++++ Data records
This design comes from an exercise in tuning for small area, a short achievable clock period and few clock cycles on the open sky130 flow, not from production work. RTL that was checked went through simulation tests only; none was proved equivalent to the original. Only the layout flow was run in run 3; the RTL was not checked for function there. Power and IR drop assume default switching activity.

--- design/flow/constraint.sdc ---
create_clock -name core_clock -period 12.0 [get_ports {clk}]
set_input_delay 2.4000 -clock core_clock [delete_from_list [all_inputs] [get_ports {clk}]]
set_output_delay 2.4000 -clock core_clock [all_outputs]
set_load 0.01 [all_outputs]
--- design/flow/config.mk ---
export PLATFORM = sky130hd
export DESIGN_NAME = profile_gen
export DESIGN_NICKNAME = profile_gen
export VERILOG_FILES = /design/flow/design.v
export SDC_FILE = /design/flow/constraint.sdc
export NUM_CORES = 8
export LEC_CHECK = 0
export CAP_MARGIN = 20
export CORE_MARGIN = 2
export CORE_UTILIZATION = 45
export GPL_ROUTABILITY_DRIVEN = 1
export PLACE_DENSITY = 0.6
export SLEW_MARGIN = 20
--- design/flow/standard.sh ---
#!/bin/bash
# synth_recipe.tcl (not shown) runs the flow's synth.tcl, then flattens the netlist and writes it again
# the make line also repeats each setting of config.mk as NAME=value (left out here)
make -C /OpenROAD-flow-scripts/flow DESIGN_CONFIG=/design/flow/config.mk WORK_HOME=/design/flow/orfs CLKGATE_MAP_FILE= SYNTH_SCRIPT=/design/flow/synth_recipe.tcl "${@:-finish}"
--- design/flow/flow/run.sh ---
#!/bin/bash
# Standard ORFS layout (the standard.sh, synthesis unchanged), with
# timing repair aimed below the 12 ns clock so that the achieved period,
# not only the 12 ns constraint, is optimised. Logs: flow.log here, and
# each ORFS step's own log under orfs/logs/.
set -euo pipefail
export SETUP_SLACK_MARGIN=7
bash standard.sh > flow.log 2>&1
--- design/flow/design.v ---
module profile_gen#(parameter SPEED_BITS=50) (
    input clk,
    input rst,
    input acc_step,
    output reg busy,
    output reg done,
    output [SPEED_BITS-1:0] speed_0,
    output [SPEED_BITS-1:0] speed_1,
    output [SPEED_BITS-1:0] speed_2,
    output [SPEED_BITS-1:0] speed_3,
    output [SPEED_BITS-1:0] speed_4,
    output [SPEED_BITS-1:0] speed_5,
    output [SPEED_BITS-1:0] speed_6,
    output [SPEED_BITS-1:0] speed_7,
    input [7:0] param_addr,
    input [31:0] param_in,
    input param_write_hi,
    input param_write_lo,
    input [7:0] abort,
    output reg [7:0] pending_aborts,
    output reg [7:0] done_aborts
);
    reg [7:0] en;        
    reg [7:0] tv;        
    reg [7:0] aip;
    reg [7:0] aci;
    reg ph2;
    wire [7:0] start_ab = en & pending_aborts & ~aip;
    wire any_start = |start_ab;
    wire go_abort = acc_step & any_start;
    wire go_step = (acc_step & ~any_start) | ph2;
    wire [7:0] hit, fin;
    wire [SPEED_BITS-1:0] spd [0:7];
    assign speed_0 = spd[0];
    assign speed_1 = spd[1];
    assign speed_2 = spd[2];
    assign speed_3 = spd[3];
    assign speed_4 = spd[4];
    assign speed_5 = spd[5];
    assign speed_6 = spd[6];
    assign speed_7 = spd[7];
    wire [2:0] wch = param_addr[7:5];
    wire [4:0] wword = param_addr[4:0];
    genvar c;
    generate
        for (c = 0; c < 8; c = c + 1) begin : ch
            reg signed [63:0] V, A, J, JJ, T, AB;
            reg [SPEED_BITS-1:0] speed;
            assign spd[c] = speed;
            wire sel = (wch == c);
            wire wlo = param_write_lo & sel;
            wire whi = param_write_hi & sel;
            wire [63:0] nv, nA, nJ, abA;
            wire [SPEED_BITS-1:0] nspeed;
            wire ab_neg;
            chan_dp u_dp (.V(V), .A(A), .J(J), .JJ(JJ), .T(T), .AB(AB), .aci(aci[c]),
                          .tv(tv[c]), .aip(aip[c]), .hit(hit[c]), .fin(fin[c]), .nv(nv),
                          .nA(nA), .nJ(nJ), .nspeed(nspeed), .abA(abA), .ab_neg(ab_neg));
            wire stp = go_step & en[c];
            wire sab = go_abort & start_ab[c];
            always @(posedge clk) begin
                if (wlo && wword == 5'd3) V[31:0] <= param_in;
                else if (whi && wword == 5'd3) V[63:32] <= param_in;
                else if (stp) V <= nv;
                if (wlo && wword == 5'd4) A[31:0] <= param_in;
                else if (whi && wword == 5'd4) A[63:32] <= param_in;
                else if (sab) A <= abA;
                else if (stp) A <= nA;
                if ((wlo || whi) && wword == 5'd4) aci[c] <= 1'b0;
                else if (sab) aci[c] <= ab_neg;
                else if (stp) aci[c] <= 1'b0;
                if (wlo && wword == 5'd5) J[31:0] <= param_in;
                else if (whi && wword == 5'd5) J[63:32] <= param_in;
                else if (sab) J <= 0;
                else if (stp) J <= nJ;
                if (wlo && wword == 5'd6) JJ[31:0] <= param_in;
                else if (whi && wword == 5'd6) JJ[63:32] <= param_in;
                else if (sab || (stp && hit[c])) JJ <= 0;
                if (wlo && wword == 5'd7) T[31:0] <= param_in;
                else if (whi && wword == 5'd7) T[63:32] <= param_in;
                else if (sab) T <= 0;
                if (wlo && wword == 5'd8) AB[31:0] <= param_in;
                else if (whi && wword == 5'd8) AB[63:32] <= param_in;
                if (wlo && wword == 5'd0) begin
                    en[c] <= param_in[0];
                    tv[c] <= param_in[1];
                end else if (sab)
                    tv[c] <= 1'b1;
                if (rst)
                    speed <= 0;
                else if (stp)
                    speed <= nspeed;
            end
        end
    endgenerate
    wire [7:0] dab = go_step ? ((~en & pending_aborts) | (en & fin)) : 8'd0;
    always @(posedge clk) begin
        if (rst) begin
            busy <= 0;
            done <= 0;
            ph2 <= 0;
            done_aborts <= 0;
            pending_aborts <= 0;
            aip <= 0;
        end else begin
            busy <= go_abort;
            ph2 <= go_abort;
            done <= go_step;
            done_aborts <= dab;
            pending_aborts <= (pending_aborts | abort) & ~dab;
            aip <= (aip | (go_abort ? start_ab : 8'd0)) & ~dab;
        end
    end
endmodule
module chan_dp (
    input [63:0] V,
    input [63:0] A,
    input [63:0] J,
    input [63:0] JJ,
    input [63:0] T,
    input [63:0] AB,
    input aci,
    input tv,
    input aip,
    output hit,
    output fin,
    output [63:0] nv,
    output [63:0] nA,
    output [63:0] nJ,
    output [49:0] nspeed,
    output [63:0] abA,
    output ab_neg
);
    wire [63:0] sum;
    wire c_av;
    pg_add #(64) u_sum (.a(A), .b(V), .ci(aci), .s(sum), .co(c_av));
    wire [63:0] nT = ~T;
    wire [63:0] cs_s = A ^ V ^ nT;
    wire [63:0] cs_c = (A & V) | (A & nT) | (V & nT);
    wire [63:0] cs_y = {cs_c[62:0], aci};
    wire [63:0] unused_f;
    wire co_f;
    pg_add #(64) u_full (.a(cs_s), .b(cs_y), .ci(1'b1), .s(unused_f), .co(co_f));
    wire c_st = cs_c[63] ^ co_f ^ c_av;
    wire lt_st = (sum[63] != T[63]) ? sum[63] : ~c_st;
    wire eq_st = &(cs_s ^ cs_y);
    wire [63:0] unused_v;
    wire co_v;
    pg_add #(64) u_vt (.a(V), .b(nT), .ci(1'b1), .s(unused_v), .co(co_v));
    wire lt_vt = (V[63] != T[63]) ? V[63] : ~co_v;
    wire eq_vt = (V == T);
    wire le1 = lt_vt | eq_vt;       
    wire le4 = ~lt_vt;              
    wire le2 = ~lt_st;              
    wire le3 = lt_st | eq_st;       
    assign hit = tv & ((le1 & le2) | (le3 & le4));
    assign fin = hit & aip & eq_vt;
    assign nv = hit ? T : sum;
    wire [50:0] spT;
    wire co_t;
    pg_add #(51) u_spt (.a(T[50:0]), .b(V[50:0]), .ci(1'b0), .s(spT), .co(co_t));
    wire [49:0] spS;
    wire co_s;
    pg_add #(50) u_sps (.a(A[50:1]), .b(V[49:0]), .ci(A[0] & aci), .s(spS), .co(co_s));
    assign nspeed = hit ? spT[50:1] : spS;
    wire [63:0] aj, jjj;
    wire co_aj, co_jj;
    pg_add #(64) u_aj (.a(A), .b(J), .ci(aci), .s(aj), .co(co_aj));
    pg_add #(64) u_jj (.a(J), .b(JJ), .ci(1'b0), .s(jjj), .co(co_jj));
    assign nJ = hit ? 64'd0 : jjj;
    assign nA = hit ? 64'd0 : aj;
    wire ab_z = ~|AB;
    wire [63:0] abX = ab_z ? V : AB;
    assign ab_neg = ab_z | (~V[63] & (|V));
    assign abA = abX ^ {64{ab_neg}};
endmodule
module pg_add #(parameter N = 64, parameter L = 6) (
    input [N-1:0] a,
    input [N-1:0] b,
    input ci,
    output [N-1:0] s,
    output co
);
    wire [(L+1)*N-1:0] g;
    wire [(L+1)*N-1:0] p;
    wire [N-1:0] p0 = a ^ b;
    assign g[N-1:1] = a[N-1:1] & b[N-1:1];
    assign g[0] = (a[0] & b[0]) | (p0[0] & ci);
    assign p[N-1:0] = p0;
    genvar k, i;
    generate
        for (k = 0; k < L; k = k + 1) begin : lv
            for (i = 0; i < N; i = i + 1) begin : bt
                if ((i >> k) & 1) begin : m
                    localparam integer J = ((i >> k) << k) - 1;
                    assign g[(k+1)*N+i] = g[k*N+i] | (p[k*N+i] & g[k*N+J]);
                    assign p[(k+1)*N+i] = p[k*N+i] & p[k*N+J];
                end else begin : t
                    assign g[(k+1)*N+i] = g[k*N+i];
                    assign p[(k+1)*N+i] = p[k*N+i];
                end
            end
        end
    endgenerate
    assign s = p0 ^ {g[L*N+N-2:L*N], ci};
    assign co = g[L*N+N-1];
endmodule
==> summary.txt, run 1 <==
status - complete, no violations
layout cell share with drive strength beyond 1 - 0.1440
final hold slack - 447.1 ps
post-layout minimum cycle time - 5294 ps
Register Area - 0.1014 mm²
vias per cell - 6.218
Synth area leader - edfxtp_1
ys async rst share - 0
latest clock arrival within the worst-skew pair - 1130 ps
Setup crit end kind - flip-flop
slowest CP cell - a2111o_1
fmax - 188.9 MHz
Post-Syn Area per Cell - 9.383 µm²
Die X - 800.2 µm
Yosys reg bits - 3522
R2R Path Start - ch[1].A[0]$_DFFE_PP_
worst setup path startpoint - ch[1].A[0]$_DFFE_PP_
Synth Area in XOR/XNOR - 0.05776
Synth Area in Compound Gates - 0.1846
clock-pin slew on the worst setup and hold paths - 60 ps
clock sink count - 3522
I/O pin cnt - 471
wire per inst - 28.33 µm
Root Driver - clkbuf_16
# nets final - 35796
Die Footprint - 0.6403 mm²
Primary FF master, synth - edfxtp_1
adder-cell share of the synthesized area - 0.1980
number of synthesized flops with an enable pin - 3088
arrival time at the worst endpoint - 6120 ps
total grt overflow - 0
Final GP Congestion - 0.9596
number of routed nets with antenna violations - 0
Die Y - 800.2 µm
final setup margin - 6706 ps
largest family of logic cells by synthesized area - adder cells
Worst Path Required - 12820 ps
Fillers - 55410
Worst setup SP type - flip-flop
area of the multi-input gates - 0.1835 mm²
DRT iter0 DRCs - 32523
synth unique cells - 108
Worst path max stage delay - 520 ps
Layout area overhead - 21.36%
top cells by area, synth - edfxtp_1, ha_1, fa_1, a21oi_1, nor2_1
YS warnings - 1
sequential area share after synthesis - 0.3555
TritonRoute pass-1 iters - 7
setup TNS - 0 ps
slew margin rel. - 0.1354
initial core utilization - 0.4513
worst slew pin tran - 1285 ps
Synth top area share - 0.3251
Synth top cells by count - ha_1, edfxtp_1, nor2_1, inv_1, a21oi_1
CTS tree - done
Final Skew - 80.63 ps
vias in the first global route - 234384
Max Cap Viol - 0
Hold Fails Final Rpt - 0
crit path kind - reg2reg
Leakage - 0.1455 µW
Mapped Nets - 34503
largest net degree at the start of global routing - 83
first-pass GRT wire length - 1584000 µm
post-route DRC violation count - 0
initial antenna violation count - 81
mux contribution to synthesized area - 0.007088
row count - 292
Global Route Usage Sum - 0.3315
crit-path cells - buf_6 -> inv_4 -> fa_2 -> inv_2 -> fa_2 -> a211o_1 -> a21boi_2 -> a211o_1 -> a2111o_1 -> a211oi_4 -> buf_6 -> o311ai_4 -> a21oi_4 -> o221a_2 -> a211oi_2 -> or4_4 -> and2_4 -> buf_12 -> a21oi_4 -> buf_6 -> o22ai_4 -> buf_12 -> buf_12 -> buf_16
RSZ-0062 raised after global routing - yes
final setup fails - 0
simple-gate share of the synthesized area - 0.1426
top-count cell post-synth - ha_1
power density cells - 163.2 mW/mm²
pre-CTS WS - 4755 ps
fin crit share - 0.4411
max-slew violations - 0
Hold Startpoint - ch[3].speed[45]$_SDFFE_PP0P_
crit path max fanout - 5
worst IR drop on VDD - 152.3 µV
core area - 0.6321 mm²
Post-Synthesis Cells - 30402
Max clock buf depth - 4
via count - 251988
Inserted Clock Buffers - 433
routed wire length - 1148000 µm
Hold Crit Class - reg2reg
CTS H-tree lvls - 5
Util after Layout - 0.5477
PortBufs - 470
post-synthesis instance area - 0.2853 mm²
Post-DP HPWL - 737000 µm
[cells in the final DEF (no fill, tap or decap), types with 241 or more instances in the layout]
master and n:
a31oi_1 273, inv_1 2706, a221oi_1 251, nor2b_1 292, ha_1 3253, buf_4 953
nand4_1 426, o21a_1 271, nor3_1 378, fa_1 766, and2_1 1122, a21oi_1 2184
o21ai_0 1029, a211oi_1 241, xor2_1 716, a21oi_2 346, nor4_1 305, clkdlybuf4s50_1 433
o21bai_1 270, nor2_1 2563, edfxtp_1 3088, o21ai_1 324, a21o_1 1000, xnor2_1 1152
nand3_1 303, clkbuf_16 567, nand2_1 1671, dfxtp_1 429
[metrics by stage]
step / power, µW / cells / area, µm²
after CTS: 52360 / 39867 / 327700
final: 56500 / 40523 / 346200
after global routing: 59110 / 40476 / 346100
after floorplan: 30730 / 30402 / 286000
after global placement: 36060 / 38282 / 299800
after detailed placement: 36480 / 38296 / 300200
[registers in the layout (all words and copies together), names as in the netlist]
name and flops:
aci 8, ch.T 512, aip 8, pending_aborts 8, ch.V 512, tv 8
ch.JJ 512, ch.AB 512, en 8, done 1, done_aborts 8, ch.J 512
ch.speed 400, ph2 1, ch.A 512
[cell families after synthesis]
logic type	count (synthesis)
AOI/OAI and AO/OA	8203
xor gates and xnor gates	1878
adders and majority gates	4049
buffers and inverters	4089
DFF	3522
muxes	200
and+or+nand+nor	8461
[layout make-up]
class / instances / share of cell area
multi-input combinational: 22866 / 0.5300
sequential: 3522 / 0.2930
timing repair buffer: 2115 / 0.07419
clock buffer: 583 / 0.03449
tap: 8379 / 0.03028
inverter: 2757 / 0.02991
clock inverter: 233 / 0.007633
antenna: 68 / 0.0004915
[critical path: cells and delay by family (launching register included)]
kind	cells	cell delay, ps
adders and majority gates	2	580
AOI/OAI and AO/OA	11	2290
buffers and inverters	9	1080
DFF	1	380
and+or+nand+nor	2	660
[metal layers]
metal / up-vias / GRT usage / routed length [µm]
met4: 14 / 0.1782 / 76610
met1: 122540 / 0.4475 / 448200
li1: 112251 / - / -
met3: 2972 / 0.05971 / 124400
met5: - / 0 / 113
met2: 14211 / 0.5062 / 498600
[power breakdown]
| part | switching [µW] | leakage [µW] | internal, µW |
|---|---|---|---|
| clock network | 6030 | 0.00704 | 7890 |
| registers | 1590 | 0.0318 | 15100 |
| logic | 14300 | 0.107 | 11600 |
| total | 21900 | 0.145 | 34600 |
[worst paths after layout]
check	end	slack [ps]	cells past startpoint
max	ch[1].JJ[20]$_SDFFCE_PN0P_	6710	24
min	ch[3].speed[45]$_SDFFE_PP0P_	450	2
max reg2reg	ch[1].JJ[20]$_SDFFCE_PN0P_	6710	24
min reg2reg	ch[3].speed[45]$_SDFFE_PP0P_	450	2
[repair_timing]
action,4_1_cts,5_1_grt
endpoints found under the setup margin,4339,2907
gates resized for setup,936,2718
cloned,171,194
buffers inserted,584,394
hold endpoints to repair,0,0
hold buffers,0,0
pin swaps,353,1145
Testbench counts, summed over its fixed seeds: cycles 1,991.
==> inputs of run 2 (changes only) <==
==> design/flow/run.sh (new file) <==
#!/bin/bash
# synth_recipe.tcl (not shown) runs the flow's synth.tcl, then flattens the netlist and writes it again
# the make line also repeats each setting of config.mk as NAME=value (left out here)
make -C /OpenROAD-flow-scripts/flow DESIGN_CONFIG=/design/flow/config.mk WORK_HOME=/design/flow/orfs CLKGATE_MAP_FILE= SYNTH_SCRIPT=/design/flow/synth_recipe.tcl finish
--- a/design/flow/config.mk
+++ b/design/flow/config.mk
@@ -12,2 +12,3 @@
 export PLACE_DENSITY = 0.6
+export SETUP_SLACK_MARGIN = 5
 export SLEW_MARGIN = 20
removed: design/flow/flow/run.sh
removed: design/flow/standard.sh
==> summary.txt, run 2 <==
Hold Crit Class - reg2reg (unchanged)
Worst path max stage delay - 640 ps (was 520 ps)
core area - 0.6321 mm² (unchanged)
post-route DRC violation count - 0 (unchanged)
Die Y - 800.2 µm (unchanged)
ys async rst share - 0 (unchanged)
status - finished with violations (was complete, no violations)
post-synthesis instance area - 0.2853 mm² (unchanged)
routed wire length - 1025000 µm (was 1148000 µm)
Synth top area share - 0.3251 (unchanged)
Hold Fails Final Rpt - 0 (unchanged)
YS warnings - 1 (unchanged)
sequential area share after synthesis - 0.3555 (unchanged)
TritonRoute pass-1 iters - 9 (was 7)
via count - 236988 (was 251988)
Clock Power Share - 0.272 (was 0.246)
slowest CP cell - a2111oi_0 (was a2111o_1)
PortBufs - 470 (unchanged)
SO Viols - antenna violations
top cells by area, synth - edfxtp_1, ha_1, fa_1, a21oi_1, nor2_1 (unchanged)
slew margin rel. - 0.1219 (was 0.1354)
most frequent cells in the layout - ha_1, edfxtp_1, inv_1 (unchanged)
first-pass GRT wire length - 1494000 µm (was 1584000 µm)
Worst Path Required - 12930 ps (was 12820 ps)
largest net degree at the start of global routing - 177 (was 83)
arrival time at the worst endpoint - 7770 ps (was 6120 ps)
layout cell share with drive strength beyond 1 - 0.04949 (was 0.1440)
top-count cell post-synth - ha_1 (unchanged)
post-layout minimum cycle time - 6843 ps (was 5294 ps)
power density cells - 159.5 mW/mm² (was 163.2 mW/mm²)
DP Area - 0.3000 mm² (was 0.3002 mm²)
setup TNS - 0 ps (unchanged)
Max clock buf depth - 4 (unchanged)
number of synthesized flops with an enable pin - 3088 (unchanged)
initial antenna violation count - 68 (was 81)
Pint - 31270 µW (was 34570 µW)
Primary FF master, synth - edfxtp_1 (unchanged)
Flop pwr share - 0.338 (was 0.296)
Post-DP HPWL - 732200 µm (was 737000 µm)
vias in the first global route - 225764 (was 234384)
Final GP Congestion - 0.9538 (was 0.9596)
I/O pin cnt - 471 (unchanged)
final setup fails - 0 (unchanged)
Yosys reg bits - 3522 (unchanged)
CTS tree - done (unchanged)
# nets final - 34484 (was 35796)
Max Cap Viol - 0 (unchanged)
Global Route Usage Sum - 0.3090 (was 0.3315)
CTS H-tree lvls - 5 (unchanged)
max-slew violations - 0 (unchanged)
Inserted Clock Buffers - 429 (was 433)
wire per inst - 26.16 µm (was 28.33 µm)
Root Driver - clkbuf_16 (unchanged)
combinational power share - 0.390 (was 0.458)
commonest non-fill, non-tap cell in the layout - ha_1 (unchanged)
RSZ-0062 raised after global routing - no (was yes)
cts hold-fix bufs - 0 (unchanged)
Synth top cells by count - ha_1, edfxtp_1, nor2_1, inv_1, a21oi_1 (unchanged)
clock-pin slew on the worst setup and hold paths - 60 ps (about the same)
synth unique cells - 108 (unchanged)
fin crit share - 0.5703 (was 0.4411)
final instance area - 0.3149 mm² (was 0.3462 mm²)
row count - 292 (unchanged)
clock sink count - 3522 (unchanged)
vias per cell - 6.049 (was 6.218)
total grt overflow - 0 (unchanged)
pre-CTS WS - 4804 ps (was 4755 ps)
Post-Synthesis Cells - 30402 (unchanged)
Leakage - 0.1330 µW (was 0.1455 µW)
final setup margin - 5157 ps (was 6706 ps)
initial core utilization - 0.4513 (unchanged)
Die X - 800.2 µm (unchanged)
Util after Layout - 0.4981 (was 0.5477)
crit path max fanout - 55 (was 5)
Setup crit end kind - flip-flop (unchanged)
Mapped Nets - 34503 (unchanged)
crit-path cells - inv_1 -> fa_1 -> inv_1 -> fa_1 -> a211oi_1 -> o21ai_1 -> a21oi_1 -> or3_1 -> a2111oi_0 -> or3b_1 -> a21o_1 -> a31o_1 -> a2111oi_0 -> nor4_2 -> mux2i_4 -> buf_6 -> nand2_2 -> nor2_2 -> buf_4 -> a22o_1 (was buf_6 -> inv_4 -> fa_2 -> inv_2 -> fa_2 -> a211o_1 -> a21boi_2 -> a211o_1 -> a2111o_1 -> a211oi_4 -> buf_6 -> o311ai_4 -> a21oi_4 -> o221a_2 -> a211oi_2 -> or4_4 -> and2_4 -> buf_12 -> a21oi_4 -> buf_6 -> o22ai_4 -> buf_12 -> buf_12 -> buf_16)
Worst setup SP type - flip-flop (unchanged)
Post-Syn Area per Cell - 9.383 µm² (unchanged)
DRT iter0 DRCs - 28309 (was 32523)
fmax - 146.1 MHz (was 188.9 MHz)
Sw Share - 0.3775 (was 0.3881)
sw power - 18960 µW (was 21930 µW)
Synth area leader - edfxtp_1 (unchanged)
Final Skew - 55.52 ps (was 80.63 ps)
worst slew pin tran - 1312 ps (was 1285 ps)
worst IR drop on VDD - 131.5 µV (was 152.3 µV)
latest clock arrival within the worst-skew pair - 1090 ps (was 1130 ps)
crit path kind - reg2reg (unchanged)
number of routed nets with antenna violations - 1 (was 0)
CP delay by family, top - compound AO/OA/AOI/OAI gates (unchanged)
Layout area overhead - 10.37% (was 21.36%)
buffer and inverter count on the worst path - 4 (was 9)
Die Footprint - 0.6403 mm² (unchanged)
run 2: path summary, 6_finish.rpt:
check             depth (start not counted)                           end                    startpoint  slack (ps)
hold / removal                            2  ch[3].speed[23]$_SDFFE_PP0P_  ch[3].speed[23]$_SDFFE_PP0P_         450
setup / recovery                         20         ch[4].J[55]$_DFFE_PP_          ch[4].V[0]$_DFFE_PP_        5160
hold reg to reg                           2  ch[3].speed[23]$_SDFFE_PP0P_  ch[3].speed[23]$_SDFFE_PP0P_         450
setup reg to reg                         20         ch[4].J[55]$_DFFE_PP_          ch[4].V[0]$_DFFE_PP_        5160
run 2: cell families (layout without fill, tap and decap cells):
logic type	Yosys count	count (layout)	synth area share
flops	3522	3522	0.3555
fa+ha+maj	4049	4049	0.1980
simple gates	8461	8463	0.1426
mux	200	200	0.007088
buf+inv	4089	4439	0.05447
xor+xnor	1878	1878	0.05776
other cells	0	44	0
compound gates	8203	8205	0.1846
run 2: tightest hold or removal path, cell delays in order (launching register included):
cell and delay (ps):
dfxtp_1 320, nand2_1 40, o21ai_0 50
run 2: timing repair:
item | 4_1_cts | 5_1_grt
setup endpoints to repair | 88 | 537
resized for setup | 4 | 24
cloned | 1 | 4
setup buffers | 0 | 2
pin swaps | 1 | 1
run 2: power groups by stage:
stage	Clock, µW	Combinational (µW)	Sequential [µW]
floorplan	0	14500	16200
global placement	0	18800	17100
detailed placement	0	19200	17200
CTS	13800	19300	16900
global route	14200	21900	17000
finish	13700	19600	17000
++++++++
Return the span of lines in the data above that opens at the line with "inv_1, a21oi_1 (unchanged)" and closes at the line with "Mapped Nets - 34503 (unchanged)", exactly, ends included, nothing else.

- [Task solution]
Synth top cells by count - ha_1, edfxtp_1, nor2_1, inv_1, a21oi_1 (unchanged)
clock-pin slew on the worst setup and hold paths - 60 ps (about the same)
synth unique cells - 108 (unchanged)
fin crit share - 0.5703 (was 0.4411)
final instance area - 0.3149 mm² (was 0.3462 mm²)
row count - 292 (unchanged)
clock sink count - 3522 (unchanged)
vias per cell - 6.049 (was 6.218)
total grt overflow - 0 (unchanged)
pre-CTS WS - 4804 ps (was 4755 ps)
Post-Synthesis Cells - 30402 (unchanged)
Leakage - 0.1330 µW (was 0.1455 µW)
final setup margin - 5157 ps (was 6706 ps)
initial core utilization - 0.4513 (unchanged)
Die X - 800.2 µm (unchanged)
Util after Layout - 0.4981 (was 0.5477)
crit path max fanout - 55 (was 5)
Setup crit end kind - flip-flop (unchanged)
Mapped Nets - 34503 (unchanged)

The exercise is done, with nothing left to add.